30 août 2017

À cause de Lou.

À Jacques Mayol.

D’abord, il a refusé d'y croire. C'était trop violent. Comme un coup de masse en pleine figure.
Il a donc essayé d'en apprendre davantage. En vrai il voulait que ce soit une erreur, une tragique et banale erreur. Il a tenté d'autres analyses. Toutes, malheureusement, donné le même foutu résultat. Lou avait frappé, Lou allait continuer. Ce qu’il redoutait le plus au monde, à part manger de la cervelle d'agneau allait arriver. Ce n’était pas pour demain, mais ça viendrait. Forcément. Et assez vite, lui avait-on dit. Beaucoup trop vite, en fait. Il n’avait pas voulu savoir ni comment ni pourquoi son corps s’était abandonné ainsi, d’un coup, à Lou. Il n’avait pas voulu en apprendre davantage, ce qu’on lui avait dit lui avait suffi. Le tableau qu'on avait dressé, sans ménagement, il l'avait demandé, était terrifiant... 
Et ce mot si terrible: inéluctable.
Il allait tout perdre et surtout, par dessus tout, il n’allait plus pouvoir voler. C’était ça, au fond le plus difficile à admettre. Il pilotait depuis l’âge de quinze ans. Il était allé une fois au Pyla sur le haut de la dune et ils les avait vus… Ils décollaient sur quelques mètres et longeaient le sable à presque le toucher du pied mais ils étaient au-dessus. Ils faisaient des allers et retours le long de la pente.
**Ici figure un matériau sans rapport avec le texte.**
--- src/hw/rtl/sact_pkg.sv ---
`default_nettype none

package sact_pkg;

    localparam int ANGLE_W   = 14;
    localparam int TURN_W    = 32;
    localparam int POS_W     = TURN_W + ANGLE_W;
    localparam int FRAME_W   = 24;
    localparam int CRC_W     = 6;
    localparam int RAW_W     = 32;

    // x^6 + x + 1, the x^6 term is implied by the shift out of the top bit
    localparam logic [CRC_W-1:0]   CRC6_POLY    = 6'h03;
    localparam logic [CRC_W-1:0]   CRC6_INIT    = 6'h00;
    // 0.8 of a 16384-count turn is 13107.2; a step of 13108 or more wraps
    localparam logic [ANGLE_W-1:0] UNWRAP_LIMIT = 14'd13107;

    typedef struct packed {
        logic [ANGLE_W-1:0] angle;
        logic               bad;
    } t_frame_info;

    // Fold one 6-bit chunk into the running CRC, MSB first.
    function automatic logic [CRC_W-1:0] crc6_chunk(
        input logic [CRC_W-1:0] crc_in,
        input logic [CRC_W-1:0] data
    );
        logic [CRC_W-1:0] c;
        c = crc_in ^ data;
        for (int b = 0; b < CRC_W; b++) begin
            if (c[CRC_W-1]) begin
                c = {c[CRC_W-2:0], 1'b0} ^ CRC6_POLY;
            end else begin
                c = {c[CRC_W-2:0], 1'b0};
            end
        end
        return c;
    endfunction

endpackage

`default_nettype wire

--- src/hw/rtl/sact_frame_decode.sv ---
`default_nettype none

module sact_frame_decode #(
    parameter int DATA_SHIFT = 1
) (
    input  wire logic [sact_pkg::RAW_W-1:0] i_raw_word,
    input  wire logic                       i_crc_check_enable,
    output sact_pkg::t_frame_info           o_info
);

    logic [sact_pkg::FRAME_W-1:0] frame;
    logic [sact_pkg::CRC_W-1:0]   crc_a;
    logic [sact_pkg::CRC_W-1:0]   crc_b;
    logic [sact_pkg::CRC_W-1:0]   crc_calc;

    // shift left by DATA_SHIFT, then right by 8: a 24-bit window of the word
    assign frame = i_raw_word[8-DATA_SHIFT +: sact_pkg::FRAME_W];

    assign crc_a    = sact_pkg::crc6_chunk(sact_pkg::CRC6_INIT, frame[23:18]);
    assign crc_b    = sact_pkg::crc6_chunk(crc_a, frame[17:12]);
    assign crc_calc = sact_pkg::crc6_chunk(crc_b, frame[11:6]);

    assign o_info.angle = frame[23:10];
    assign o_info.bad   = i_crc_check_enable && (crc_calc != frame[5:0]);

endmodule

`default_nettype wire

--- src/hw/rtl/sact_turn_unwrap.sv ---
`default_nettype none

module sact_turn_unwrap (
    input  wire logic                          i_clk,
    input  wire logic                          i_rst_n,
    input  wire logic                          i_upd,
    input  wire sact_pkg::t_frame_info         i_info,
    output logic [sact_pkg::ANGLE_W-1:0]       o_next_angle,
    output logic [sact_pkg::TURN_W-1:0]        o_next_turns
);

    logic [sact_pkg::ANGLE_W-1:0] r_last_angle;
    logic [sact_pkg::TURN_W-1:0]  r_turns;
    logic                         r_seeded;
    logic [sact_pkg::ANGLE_W-1:0] n_last_angle;
    logic [sact_pkg::TURN_W-1:0]  n_turns;
    logic                         n_seeded;
    logic                         up;
    logic [sact_pkg::ANGLE_W-1:0] diff;
    logic                         wrap;

    assign up   = i_info.angle > r_last_angle;
    assign diff = up ? (i_info.angle - r_last_angle) : (r_last_angle - i_info.angle);
    assign wrap = diff > sact_pkg::UNWRAP_LIMIT;

    always_comb begin
        n_last_angle = r_last_angle;
        n_turns      = r_turns;
        n_seeded     = r_seeded;
        if (i_upd && !i_info.bad) begin
            // a jump of most of a turn is a wrap the other way
            if (r_seeded && wrap) begin
                n_turns = up ? (r_turns - 32'd1) : (r_turns + 32'd1);
            end
            n_last_angle = i_info.angle;
            n_seeded     = 1'b1;
        end
    end

    always_ff @(posedge i_clk) begin
        if (!i_rst_n) begin
            r_last_angle <= '0;
            r_turns      <= '0;
            r_seeded     <= 1'b0;
        end else begin
            r_last_angle <= n_last_angle;
            r_turns      <= n_turns;
            r_seeded     <= n_seeded;
        end
    end

    assign o_next_angle = n_last_angle;
    assign o_next_turns = n_turns;

    a_bad_keeps_state: assert property (@(posedge i_clk) disable iff (!i_rst_n)
        i_upd && i_info.bad |=> $stable(r_last_angle) && $stable(r_turns)
                                && $stable(r_seeded))
        else $error("bad frame changed tracker state");

    a_turn_single_step: assert property (@(posedge i_clk) disable iff (!i_rst_n)
        1'b1 |=> (r_turns == $past(r_turns)) || (r_turns == $past(r_turns) + 32'd1)
                 || (r_turns == $past(r_turns) - 32'd1))
        else $error("turn counter moved by more than one");

    a_seed_keeps_turns: assert property (@(posedge i_clk) disable iff (!i_rst_n)
        i_upd && !i_info.bad && !r_seeded |=> r_seeded && $stable(r_turns))
        else $error("first good frame changed the turn counter");

    a_idle_keeps_state: assert property (@(posedge i_clk) disable iff (!i_rst_n)
        !i_upd |=> $stable(r_last_angle) && $stable(r_turns))
        else $error("tracker state changed without an update");

endmodule

`default_nettype wire

--- src/hw/rtl/ssi_angle_crc_turn_tracker_top.sv ---
`default_nettype none

// SSI angle tracker: each request carries one raw 32-bit sensor word. The word
// is shifted left by DATA_SHIFT and right by 8 to form a 24-bit frame holding
// a 14-bit angle (bits 23..10) and a CRC6 (bits 5..0, x^6+x+1, init 0, over
// bits 23..6). A frame that passes, or any frame while i_cfg_wr_data was last
// written as 0, unwraps the angle into a signed 32-bit turn count; a jump of
// more than 0.8 of a turn moves the count one step the opposite way, and the
// first passing frame after reset only seeds the tracker. A failing frame sets
// o_crc_error and leaves the tracker alone. Every request yields exactly one
// result: the stored angle, turn count and 46-bit position (turns * 16384 +
// angle) after that request. The block takes one request per cycle unless the
// result stalls; a request passes from the input register to the result
// register, with the decode, CRC and unwrap done in the single combinational
// step between them. A stalled result holds the result register and the input
// register takes one more request before o_ready drops. The CRC check is
// enabled out of reset; write the enable only while no request is in flight.
module ssi_angle_crc_turn_tracker_top #(
    parameter int DATA_SHIFT = 1
) (
    input  wire logic                               i_clk,
    input  wire logic                               i_rst_n,
    input  wire logic                               i_cfg_wr_en,
    input  wire logic                               i_cfg_wr_data,
    input  wire logic                               i_valid,
    output logic                                    o_ready,
    input  wire logic [sact_pkg::RAW_W-1:0]         i_raw_word,
    output logic                                    o_valid,
    input  wire logic                               i_ready,
    output logic [sact_pkg::ANGLE_W-1:0]            o_angle_counts,
    output logic signed [sact_pkg::TURN_W-1:0]      o_turn_count,
    output logic signed [sact_pkg::POS_W-1:0]       o_position_counts,
    output logic                                    o_crc_error
);

    // Configuration: CRC check enable, on after reset.
    logic r_crc_check_enable;

    always_ff @(posedge i_clk) begin
        if (!i_rst_n) begin
            r_crc_check_enable <= 1'b1;
        end else if (i_cfg_wr_en) begin
            r_crc_check_enable <= i_cfg_wr_data;
        end
    end

    // Input register: hold the raw word until the result register is free.
    logic                       r_in_vld;
    logic [sact_pkg::RAW_W-1:0] r_in_word;
    logic                       r_out_vld;
    logic                       adv;

    // advance when the result register is empty or being drained this cycle
    assign adv     = !r_out_vld || i_ready;
    assign o_ready = !r_in_vld || adv;

    always_ff @(posedge i_clk) begin
        if (!i_rst_n) begin
            r_in_vld <= 1'b0;
        end else if (o_ready) begin
            r_in_vld <= i_valid;
        end
    end

    always_ff @(posedge i_clk) begin
        if (i_valid && o_ready) begin
            r_in_word <= i_raw_word;
        end
    end

    // Decode the frame and check its CRC.
    sact_pkg::t_frame_info frame_info;

    sact_frame_decode #(
        .DATA_SHIFT(DATA_SHIFT)
    ) u_decode (
        .i_raw_word        (r_in_word),
        .i_crc_check_enable(r_crc_check_enable),
        .o_info            (frame_info)
    );

    // Unwrap into turns; state moves only when the request leaves the input
    // register for the result register.
    logic                          upd;
    logic [sact_pkg::ANGLE_W-1:0]  next_angle;
    logic [sact_pkg::TURN_W-1:0]   next_turns;

    assign upd = r_in_vld && adv;

    sact_turn_unwrap u_unwrap (
        .i_clk       (i_clk),
        .i_rst_n     (i_rst_n),
        .i_upd       (upd),
        .i_info      (frame_info),
        .o_next_angle(next_angle),
        .o_next_turns(next_turns)
    );

    // Result register: hold the result until the consumer takes it.
    logic [sact_pkg::ANGLE_W-1:0]  r_out_angle;
    logic [sact_pkg::TURN_W-1:0]   r_out_turns;
    logic                          r_out_crc_error;

    always_ff @(posedge i_clk) begin
        if (!i_rst_n) begin
            r_out_vld <= 1'b0;
        end else if (adv) begin
            r_out_vld <= r_in_vld;
        end
    end

    always_ff @(posedge i_clk) begin
        if (upd) begin
            r_out_angle     <= next_angle;
            r_out_turns     <= next_turns;
            r_out_crc_error <= frame_info.bad;
        end
    end

    // angle is below one turn, so the position is the plain concatenation
    assign o_valid           = r_out_vld;
    assign o_angle_counts    = r_out_angle;
    assign o_turn_count      = r_out_turns;
    assign o_position_counts = {r_out_turns, r_out_angle};
    assign o_crc_error       = r_out_crc_error;

endmodule

`default_nettype wire
--- config.mk ---
export PLATFORM = sky130hd
export DESIGN_NAME = ssi_angle_crc_turn_tracker_top
export DESIGN_NICKNAME = d
export VERILOG_FILES = /design/src/hw/rtl/sact_pkg.sv /design/src/hw/rtl/sact_frame_decode.sv /design/src/hw/rtl/sact_turn_unwrap.sv /design/src/hw/rtl/ssi_angle_crc_turn_tracker_top.sv
export SDC_FILE = /design/constraint.sdc
export NUM_CORES = 1
export LEC_CHECK = 0
export BUFFER_PORTS_ARGS = -buffer_cell sky130_fd_sc_hd__buf_2
export CELL_PAD_IN_SITES_DETAIL_PLACEMENT = 1
export CELL_PAD_IN_SITES_GLOBAL_PLACEMENT = 2
export CORE_UTILIZATION = 39
export CTS_BUF_LIST = sky130_fd_sc_hd__clkbuf_16
export DETAILED_ROUTE_END_ITERATION = 8
export PLACE_DENSITY_LB_ADDON = 0.1
export SLEW_MARGIN = 5
export SYNTH_ARGS = -nofsm -noshare
export SYNTH_HDL_FRONTEND = slang
export SYNTH_SLANG_ARGS = --single-unit
--- constraint.sdc ---
create_clock -name i_clk -period 9.18 [get_ports i_clk]
set_input_delay 0.459 -clock i_clk [delete_from_list [all_inputs] [get_ports i_clk]]
set_output_delay 0.459 -clock i_clk [all_outputs]
set_load 0.005 [all_outputs]
; ---- After elaboration in Yosys (flattened, before gate mapping)
; Index checks and enable logic that the tools add are counted.
; Widths: inputs -> output; s select.
[op_classes]
add_sub_neg = 4
n_lt_le_gt_ge = 2
eq_ne = 1
mux = 23
bitwise = 20
n_reduce_logical = 10
[ops]
columns = cell, n
row1 = $mux 32, 3
row2 = $mux 2, 18
row3 = $not 2->2, 18
row4 = $add 32x1->32 const B, 1
row5 = $sub 32x1->32 const B, 1
row6 = $mux 14, 2
row7 = $sub 14x14->14, 2
row8 = $gt 14x14->1, 1
row9 = $gt 14x14->1 const B, 1
row10 = $xor 6x6->6, 2
row11 = $ne 6x6->1, 1
row12 = $logic_and 1x1->1, 5
row13 = $logic_not 1->1, 3
row14 = $logic_or 1x1->1, 2
[word_totals]
reg_bits = 128
in_bits = 38
output_inout_bits = 95
word_cells = 70

; ---- Depth between registers and ports, before layout
; Gate-level depths: netlist of the first run.
[depth]
depth_word = 43
ltp_mapped = 21
ltp_nobuf = 20

; ---- Cells and area by module
; A second synthesis of the first run with hierarchy kept.
[unflattened]
cells_unflattened = 871
hier_area_um2 = 8376.8
[by_module_without_submodules]
columns = mod, instances, cells_each, area_each_um2, seq_area_each_um2
row1 = sact_turn_unwrap, 1, 673, 4986.0, 940.9
row2 = ssi_angle_crc_turn_tracker_top, 1, 137, 2855.2, 2432.3
row3 = sact_frame_decode, 1, 61, 535.5, 0.0

; ---- Worst setup path before layout of the first run
; OpenSTA, ideal clock, no wires.
[synth_timing]
kind = register -> register
start = register r_in_word[24] in the netlist's numbering
end = register r_out_turns (netlist bit o_turn_count[31]) (data pin)
setup_time_ns = 0.258
arrival_ns = 5.446
t_required_ns = 8.922
slack_ns = 3.476
stages_incl_launch_ff = 19
path_buffers = 1
period_less_slack_ns = 5.704
path_cell_list = edfxtp_1 > inv_1 > ha_1 > clkbuf_1 > and3_1 > nand3_1 > o2111ai_1 > o21ai_1 > ha_1 > a211oi_1 > o311ai_0 > a311oi_1 > nor3_1 > nor2_1 > o21ai_0 > a2111oi_0 > xnor2_1 > nand2_1 > xnor2_1
[synth_via]
elab_chain_cells = 13
[synth_rtl]
columns = element, line_no
row1 = from (decl), ssi_angle_crc_turn_tracker_top.sv:49  ; logic [sact_pkg::RAW_W-1:0] r_in_word;
row2 = from (signal assigned), ssi_angle_crc_turn_tracker_top.sv:67  ; r_in_word <= i_raw_word;
row3 = "parallel branches: the longest is 12 deep, another holds $sub 14x14->14", --
row4 = $mux 32 (*), sact_turn_unwrap.sv:30  ; if (i_upd && !i_info.bad) begin
row5 = "via next_turns, one bit", ssi_angle_crc_turn_tracker_top.sv:86  ; logic [sact_pkg::TURN_W-1:0] next_turns;
row6 = to (signal assigned), ssi_angle_crc_turn_tracker_top.sv:115  ; r_out_turns <= next_turns;
row7 = to (decl), ssi_angle_crc_turn_tracker_top.sv:101  ; logic [sact_pkg::TURN_W-1:0] r_out_turns;
; Mark *: on every way through the listed nets, which the timed path passes.
; A chain may end at the register's enable or synchronous reset.

; ---- Worst setup path after layout of the first run
[layout_timing]
start = register r_in_word[17] in the netlist's numbering
end = register r_out_turns (netlist bit o_turn_count[31]) (data pin)
[layout_via]
elab_chain_cells = 9
[layout_rtl]
columns = element, line_no
row1 = "parallel branches: the longest is 8 deep, another holds $sub 14x14->14", --
row2 = $mux 32 (*), sact_turn_unwrap.sv:30
row3 = "via next_turns, one bit", ssi_angle_crc_turn_tracker_top.sv:86
; Marks and branches as above.

==> reports/qor.yml, run 1 <==
floorplanning:
  initial_utilization_pct: 40.2
  dieArea_mm2: 0.0208
  ios: 133
  die_h_um: 144
  num_rows: 51
  design.core.area_mm2: 0.0197
  die_w_um: 144
setup_path:
  cp_data_arrival_time_ns: 6.08
  r2r_end: "o_turn_count[31]$_DFFE_PP_"
  critical_path_class: "register to register"
  start_kind: "register"
  rrSetupSlack_ns: 3.26
  worstRegToRegCells: 21
  r2r_start: "r_in_word[17]$_DFFE_PP_"
  crit_required_ns: 9.34
  end_kind: "register"
  cp_max_fo: 38
route:
  wl_per_cell_um: 17.3
  drt.antenna.violating_nets: 0
  first_pass_iters: 4
  dr.first_iter.drc_count: 166
  drc: 0
  vias_per_cell: 5.21
  vias: 5783
  routed_wl_um: 19300
sta:
  slew_headroom_pct: 25.1
  fin_crit_sh_pct: 64.5
  finClkSkew_ns: 0.0116
  tightest_slew_ns: 1.12
  finalSetupViolations: 0
  setup_tns_ns: 0
  fmax_ghz: 0.169
  period_needed_ns: 5.92
  hold_ws_ns: 0.219
  drv_slew: 0
  hold_viol_final: 0
  rsz0062_at_grt: "false"
logic_synthesis:
  ys_seq_area_share_pct: 39.7
  ys.flop_type: "edfxtp_1"
  synth_area_leaders: "edfxtp_1, dfxtp_1, ha_1"
  synth_top_area_cell: "edfxtp_1"
  synth.avg_cell_area_um2: 10.4
  netlist_area_mm2: 0.00789
  synth.net_count: 857
  yosys.cell_types.count: 70
  synth_top_area_share_pct: 27.0
  yosys_warnings: 0
  syn_inst: 759
  synth_edf_count: 71
  ys_ff_latch: 121
  ys_async_sr_fraction_pct: 0
clock_network:
  h-tree-depth: 4
  clk_pin_slew_ns: 0.06
  clkLatencyLatePin_ns: 0.42
  clock_path_buffers: 2
  root_buffer: "clkbuf_16"
  cts_tree: "done"
  cts_inserted_buffers: 17
  cts_hold_buf: 0
  cts_resized: 0
  cts_setup_buffers: 0
  cts.sinks: 121
global_routing:
  grt_pass1_vias: 6031
  antenna_found_initial: 0
  grt_overflow: 0
  grt_start_max_net_pins: 53
  grt_first_pass_wirelength_um: 30700
  track_usage_pct: 19.3
outcome:
  status: "finished clean"
worst_hold_path:
  hp-start: "i_raw_word[19]"
  hold_path_class: "input port to register"
  hold_depth: 1
  holdPathEnd: "r_in_word[19]$_DFFE_PP_"
power:
  p_total_w: 0.00151
  peakVddDrop_mv: 0.115
  power_leakage_nw: 3.94
  powerDensity_mw_per_mm2: 167
place:
  place_congestion: 0.831
  hpwlAfterDp_um: 13800
  portBuffers: 124
  placed_cell_area_mm2: 0.00842
cells_and_area:
  syn_to_final_growth_pct: 14.2
  nNetsFinal: 931
  antenna_cells: 0
  drive_above_1_share_pct: 23.4
  fin_area_mm2: 0.00901
  final_cell_mix: "buf_2, edfxtp_1, ha_1"
  layout_commonest_cell: "buf_2"
job:
  drv_cap: 0
[cells in the mapped netlist (5+ instances only)]
| library cell | instances |
|---|---|
| a211oi_1 | 6 |
| ha_1 | 57 |
| and3_1 | 6 |
| dfxtp_1 | 50 |
| a31oi_1 | 6 |
| a21oi_1 | 46 |
| a21o_1 | 17 |
| nand2_1 | 39 |
| o211ai_1 | 7 |
| clkbuf_1 | 19 |
| nand3b_1 | 5 |
| xnor2_1 | 44 |
| or3_1 | 5 |
| xor2_1 | 20 |
| o21a_1 | 14 |
| nor3_1 | 15 |
| nand4_1 | 5 |
| mux2_4 | 20 |
| nor2b_1 | 8 |
| inv_1 | 37 |
| and2_1 | 51 |
| nand3_1 | 6 |
| edfxtp_1 | 71 |
| mux2_1 | 5 |
| nand2b_1 | 6 |
| o21ai_0 | 35 |
| xnor3_1 | 7 |
| mux2_2 | 6 |
| nor2_1 | 26 |
| buf_4 | 46 |
| o21bai_1 | 8 |
[area by class of cell]
class / count / area [µm²]
Multi-Input combinational cell: 528 / 4170
Clock inverter: 15 / 166
Sequential cell: 121 / 3130
Fill cell: 2229 / 10600
Inverter: 37 / 139
Tap cell: 265 / 332
Clock buffer: 17 / 425
Timing Repair Buffer: 128 / 651
[report_power, final]
part	switching [W]	internal, W
Clock	0.000271	0.000406
Sequential	0.0000130	0.000591
Combinational	0.000128	0.0000991
Total	0.000413	0.00110
[critical path: stages, from the launching register on]
cell	delay, ns
edfxtp_1	0.46
inv_1	0.09
ha_1	0.16
inv_1	0.05
fa_1	0.41
a21o_1	0.20
nand4_1	0.12
nand3_1	0.18
a311oi_1	0.49
o21ai_4	0.10
buf_4	0.29
ha_1	0.36
a211oi_1	0.27
o311ai_0	0.24
a311oi_1	0.69
nor3_1	0.18
nor2_1	0.21
o21ai_0	0.17
a2111oi_0	0.52
xnor2_1	0.18
nand2_1	0.11
xnor2_1	0.17
[metrics by stage]
step                cells  setup WS, ns  utilization, %
floorplan             759          3.48               -
global placement     1079          3.26            42.8
detailed placement   1079          3.25            42.8
CTS                  1111          3.17            45.9
global route         1111          2.76            45.9
finish               1111          3.26            45.9
[flip-flops by register name, summed over array words and instances (netlist names)]
| register | count |
|---|---|
| o_angle_counts | 14 |
| o_crc_error | 1 |
| o_turn_count | 32 |
| o_valid | 1 |
| r_crc_check_enable | 1 |
| r_in_vld | 1 |
| r_in_word | 24 |
| u_unwrap.r_last_angle | 14 |
| u_unwrap.r_seeded | 1 |
| u_unwrap.r_turns | 32 |
[kinds of logic (layout without fill, tap and decap cells)]
logic type,Yosys count,count (layout),share of synthesized area (%)
xor gates and xnor gates,72,72,9.42
and+or+nand+nor,186,186,12.9
AOI/OAI and AO/OA,175,175,14.5
muxes,35,35,5.88
adders and majority gates,60,60,9.80
DFF,121,121,39.7
buffers and inverters,110,197,7.77
[per-layer routing]
layer	vias up	GRT usage [%]	wire length [µm]
met1	2839	22.0	8160
met2	98	35.8	10100
li1	2821	-	-
met5	-	0	0
met4	0	7.53	431
met3	25	3.08	517
[worst max path at each step]
stage | from | end | slack, ns | cells after the start
2_1_floorplan | r_in_word[24]$_DFFE_PP_ | o_turn_count[31]$_DFFE_PP_ | 3.48 | 18
3_3_place_gp | r_in_word[17]$_DFFE_PP_ | o_turn_count[31]$_DFFE_PP_ | 3.26 | 21
3_5_place_dp | r_in_word[17]$_DFFE_PP_ | o_turn_count[31]$_DFFE_PP_ | 3.25 | 21
4_1_cts | r_in_word[17]$_DFFE_PP_ | o_turn_count[31]$_DFFE_PP_ | 3.17 | 21
5_1_grt | r_in_word[17]$_DFFE_PP_ | o_turn_count[31]$_DFFE_PP_ | 2.76 | 21
6_report | r_in_word[17]$_DFFE_PP_ | o_turn_count[31]$_DFFE_PP_ | 3.26 | 21
No activity file was read; power rests on OpenSTA's default activity.
==> inputs of run 2 (changes only) <==
--- a/config.mk
+++ b/config.mk
@@ -8,7 +8,7 @@
 export BUFFER_PORTS_ARGS = -buffer_cell sky130_fd_sc_hd__buf_2
 export CELL_PAD_IN_SITES_DETAIL_PLACEMENT = 1
 export CELL_PAD_IN_SITES_GLOBAL_PLACEMENT = 2
-export CORE_UTILIZATION = 39
+export CORE_UTILIZATION = 37
 export CTS_BUF_LIST = sky130_fd_sc_hd__clkbuf_16
 export DETAILED_ROUTE_END_ITERATION = 8
 export PLACE_DENSITY_LB_ADDON = 0.1
==> constraint.sdc (replaced) <==
create_clock -name i_clk -period 5.7 [get_ports i_clk]
set_input_delay 0.285 -clock i_clk [delete_from_list [all_inputs] [get_ports i_clk]]
set_output_delay 0.285 -clock i_clk [all_outputs]
set_load 0.005 [all_outputs]
==> run 2 against run 1 <==
  * Die area up 5.3%
  * Sequential share of layout area down 0.88 points
  * Total power up 64%
  * Worst hold slack worse by 0.18 ns
  * Combinational power up 72%
  * Largest power group unchanged
  * Critical path type unchanged
  * Utilization down 1.7 points
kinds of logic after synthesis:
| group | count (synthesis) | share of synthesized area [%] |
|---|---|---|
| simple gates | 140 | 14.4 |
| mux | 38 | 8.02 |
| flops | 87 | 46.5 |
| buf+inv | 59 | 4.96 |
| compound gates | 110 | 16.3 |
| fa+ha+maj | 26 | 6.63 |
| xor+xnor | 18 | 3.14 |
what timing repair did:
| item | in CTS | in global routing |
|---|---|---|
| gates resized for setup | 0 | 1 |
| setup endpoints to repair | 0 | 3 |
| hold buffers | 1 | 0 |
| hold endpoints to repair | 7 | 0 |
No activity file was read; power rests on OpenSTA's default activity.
==> config.mk <==
export PLATFORM = sky130hd
export DESIGN_NAME = histogram_rank_select
export DESIGN_NICKNAME = d
export VERILOG_FILES = /design/src/hw/rtl/hrs_pkg.sv /design/src/hw/rtl/histogram_rank_select.sv /design/src/hw/rtl/hrs_ram.sv
export SDC_FILE = /design/constraint.sdc
export NUM_CORES = 2
export LEC_CHECK = 0
export ABC_AREA = 1
export BUFFER_PORTS_ARGS = -buffer_cell sky130_fd_sc_hd__buf_4
export CELL_PAD_IN_SITES_DETAIL_PLACEMENT = 0
export CELL_PAD_IN_SITES_GLOBAL_PLACEMENT = 2
export CORE_MARGIN = 8
export CORE_UTILIZATION = 46
export DETAILED_ROUTE_END_ITERATION = 6
export PLACE_DENSITY_LB_ADDON = 0.1
export SYNTH_ARGS = -nofsm -noshare
export SYNTH_HDL_FRONTEND = slang
export SYNTH_HIERARCHICAL = 1
export SYNTH_SLANG_ARGS = --single-unit
==> constraint.sdc <==
create_clock -name clk -period 12.21 [get_ports clk]
set_input_delay 1.221 -clock clk [delete_from_list [all_inputs] [get_ports clk]]
set_output_delay 1.221 -clock clk [all_outputs]
set_load 0.05 [all_outputs]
C’est ce jour précis qu’il avait décollé, il n’avait plus jamais atterri. Quelques jours après il s’inscrivait à un stage et huit plus tard, il faisait son premier vol en solo. Tout le monde s’accordait à dire qu’il avait toutes les qualités pour être un beau pilote. Il n’avait pas froid aux yeux mais était prudent, il savait lire le relief et les courants, il les sentait comme personne, il pouvait se concentrer intensément quand la situation l’exigeait, mais il savait être tranquille et serein lors d'un vol sans histoire. En quelques années de pratique assidue, il volait par tous les temps volables, il avait promené sa selle dans tous les endroits réputés, il maitrisait et sa peur et ses connaissances et calculait ses risques de manière à n’être jamais en grand danger. Une preuve qu'il avançait volontiers, il s’était très peu blessé, une cheville et un poignet et encore il n’y était pour pas grand chose et personne n’aurait pu éviter ces deux blessures. Il s’en sortait brillamment. Dès qu'il avait eu l'âge, il avait déménagé pour venir habiter tout près du plus grand site de décollage d'Europe et il passait le plus clair de son temps assis dans sa nacelle à chercher les thermiques. Une marque de fabriquant de voiles en avait fait son testeur préféré et on se l’arrachait dans les clubs et les compétitions.
Il avait tourné quelques vidéos que les amateurs regardaient les yeux brillants tant son habileté de pilotage était fine et faisait merveille. Il avait écumé tous les plus beaux sites du monde et en avait même révélé certains. Bref c’était une immense pointure.
Alors pourquoi lui ?
La nuit de la confirmation du drame qu’il allait vivre, il n’avait pas dormi. Au matin, sa décision était prise. Au lever du jour, il avait écrit quelques mails dont il avait programmé l’envoi, il avait brulé certains papiers, il avait mis de l’ordre dans ses affaires.
Le jour levé, il est sorti de son chalet, il n’a rien fermé à clé, il avait sa voile préférée sur le dos, il l’a jetée à l’arrière de son combi puis il a pris la route du décollage de Planfait. Il n’était pas encore sept heures, avec un peu de chance il n’y aurait personne là-haut mais il ne fallait pas trainer, les autres arriveraient vite.
L’endroit était vide quand il a garé son engin sur le parking. Il s’est dépêché de déployer le tissu sur l’aire de décollage, il s’est harnaché, il a gonflé sa voile puis il a couru.
Il est allé droit vers du lac. Il était à environ trois cent mètres au-dessus quand il s’est détaché. Il est parti pour trois cent mètres de chute. Mais libre. De tout. Personne, autour du lac ne l’a vu tomber.
On a récupéré sa voile dans la forêt pas loin de l'eau et son corps quelques jours plus tard, entre deux eaux bleu-sombre.

Il n’avait trouvé que ça pour garder la main et terrasser cette saleté de Lou Gehrig qui s’était emparée de lui.